(Stored items)
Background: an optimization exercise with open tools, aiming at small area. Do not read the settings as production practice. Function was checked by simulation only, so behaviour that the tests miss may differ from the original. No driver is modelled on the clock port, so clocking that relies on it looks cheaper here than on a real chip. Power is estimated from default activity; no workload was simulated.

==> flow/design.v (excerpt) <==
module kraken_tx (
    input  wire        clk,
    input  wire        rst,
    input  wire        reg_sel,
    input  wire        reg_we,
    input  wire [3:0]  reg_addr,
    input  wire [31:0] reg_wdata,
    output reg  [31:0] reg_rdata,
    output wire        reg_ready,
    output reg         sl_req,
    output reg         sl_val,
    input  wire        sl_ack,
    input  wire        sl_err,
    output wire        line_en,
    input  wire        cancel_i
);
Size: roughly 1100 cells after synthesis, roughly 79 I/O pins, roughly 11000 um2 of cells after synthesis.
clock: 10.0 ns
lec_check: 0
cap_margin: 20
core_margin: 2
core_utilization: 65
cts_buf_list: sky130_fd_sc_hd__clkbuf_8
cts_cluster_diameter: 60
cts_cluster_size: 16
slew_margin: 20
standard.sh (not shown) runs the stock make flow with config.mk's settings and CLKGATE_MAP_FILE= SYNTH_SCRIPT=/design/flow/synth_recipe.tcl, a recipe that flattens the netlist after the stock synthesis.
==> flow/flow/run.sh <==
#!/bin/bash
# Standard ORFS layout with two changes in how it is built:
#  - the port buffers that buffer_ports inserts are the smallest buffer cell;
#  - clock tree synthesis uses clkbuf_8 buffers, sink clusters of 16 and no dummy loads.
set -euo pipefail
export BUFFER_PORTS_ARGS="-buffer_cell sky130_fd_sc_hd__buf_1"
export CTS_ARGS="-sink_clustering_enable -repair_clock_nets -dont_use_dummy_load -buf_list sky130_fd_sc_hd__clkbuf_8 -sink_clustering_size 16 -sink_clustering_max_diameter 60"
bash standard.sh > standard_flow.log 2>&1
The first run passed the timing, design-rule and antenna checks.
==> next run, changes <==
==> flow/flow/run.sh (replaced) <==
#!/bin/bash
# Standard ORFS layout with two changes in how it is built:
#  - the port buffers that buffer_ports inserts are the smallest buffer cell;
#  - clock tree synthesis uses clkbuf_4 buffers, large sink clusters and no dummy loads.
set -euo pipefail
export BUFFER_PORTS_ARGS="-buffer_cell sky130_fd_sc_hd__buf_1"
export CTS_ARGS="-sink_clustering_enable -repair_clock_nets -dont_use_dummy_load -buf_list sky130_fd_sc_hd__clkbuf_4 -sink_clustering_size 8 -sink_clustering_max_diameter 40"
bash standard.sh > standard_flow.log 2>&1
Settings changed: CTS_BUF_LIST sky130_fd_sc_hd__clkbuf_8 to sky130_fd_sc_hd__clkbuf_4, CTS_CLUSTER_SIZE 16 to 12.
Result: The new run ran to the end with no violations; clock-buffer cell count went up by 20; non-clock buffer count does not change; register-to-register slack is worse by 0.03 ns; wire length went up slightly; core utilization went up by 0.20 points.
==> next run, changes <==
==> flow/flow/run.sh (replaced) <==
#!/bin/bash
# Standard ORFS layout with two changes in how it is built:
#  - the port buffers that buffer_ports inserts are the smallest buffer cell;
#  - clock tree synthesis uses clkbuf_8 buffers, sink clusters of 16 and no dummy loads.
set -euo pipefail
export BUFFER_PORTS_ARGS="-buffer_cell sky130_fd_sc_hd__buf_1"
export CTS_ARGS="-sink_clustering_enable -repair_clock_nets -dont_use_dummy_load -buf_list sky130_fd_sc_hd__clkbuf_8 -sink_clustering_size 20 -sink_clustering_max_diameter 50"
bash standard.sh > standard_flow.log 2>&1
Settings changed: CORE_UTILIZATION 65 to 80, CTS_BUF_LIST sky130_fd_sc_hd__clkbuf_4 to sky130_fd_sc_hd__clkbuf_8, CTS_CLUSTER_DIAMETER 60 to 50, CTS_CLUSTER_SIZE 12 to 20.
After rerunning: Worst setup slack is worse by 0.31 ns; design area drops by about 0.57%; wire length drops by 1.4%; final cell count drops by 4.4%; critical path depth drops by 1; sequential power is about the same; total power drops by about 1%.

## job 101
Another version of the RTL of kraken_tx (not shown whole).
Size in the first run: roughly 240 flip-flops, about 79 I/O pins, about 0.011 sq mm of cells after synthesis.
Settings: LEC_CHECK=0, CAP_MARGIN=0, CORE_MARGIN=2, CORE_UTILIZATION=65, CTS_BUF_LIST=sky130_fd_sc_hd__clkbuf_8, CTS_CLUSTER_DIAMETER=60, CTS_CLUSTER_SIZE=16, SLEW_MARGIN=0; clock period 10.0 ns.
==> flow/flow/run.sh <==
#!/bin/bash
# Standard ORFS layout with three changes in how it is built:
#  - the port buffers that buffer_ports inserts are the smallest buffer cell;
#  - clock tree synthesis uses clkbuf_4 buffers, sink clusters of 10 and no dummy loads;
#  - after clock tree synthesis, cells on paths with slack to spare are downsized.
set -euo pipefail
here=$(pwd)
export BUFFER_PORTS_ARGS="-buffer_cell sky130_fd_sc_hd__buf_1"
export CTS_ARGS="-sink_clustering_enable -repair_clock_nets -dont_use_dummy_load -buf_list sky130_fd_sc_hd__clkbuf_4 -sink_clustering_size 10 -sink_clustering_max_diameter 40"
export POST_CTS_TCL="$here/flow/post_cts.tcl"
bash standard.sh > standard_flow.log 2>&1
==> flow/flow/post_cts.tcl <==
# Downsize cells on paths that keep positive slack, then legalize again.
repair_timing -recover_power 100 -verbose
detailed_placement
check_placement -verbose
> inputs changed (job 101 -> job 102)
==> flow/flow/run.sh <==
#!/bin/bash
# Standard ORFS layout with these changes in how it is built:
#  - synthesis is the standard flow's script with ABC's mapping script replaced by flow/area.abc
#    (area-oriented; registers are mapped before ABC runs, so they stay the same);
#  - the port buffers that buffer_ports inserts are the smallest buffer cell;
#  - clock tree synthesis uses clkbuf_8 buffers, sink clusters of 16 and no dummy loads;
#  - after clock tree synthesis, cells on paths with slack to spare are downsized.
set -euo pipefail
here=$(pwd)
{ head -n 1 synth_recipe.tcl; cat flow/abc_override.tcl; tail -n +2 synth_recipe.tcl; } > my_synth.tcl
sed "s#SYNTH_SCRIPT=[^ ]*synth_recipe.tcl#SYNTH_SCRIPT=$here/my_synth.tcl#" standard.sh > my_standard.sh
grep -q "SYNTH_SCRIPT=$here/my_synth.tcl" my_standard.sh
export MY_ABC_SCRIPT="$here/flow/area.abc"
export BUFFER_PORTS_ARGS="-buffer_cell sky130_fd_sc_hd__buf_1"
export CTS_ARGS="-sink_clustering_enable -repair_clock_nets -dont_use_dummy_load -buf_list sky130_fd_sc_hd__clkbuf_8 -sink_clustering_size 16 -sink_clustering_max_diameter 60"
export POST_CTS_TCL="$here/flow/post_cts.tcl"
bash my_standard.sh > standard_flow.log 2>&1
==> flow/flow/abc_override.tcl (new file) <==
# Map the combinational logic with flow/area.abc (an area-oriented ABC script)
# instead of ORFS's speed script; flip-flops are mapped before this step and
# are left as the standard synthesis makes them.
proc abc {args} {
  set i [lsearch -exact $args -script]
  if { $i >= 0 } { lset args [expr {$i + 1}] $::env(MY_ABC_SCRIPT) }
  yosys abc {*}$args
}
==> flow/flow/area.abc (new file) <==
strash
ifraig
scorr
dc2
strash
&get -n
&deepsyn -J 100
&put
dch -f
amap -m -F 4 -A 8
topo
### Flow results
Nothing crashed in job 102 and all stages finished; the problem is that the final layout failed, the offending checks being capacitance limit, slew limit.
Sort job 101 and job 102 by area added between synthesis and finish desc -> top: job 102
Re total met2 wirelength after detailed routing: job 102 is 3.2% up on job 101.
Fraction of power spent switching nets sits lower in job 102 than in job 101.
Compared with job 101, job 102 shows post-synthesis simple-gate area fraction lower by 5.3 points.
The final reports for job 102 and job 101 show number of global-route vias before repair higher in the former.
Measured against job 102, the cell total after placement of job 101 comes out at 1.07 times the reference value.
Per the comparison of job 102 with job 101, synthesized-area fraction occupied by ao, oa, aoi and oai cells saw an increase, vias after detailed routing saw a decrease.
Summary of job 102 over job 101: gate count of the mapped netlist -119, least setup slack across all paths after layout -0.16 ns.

**What you will do:**
Retype only the lines above between the line with "After rerunning: Worst" and the line with "Another version of", counting those two lines as well, and keep every character as it is.

**Finished exercise:**
After rerunning: Worst setup slack is worse by 0.31 ns; design area drops by about 0.57%; wire length drops by 1.4%; final cell count drops by 4.4%; critical path depth drops by 1; sequential power is about the same; total power drops by about 1%.

## job 101
Another version of the RTL of kraken_tx (not shown whole).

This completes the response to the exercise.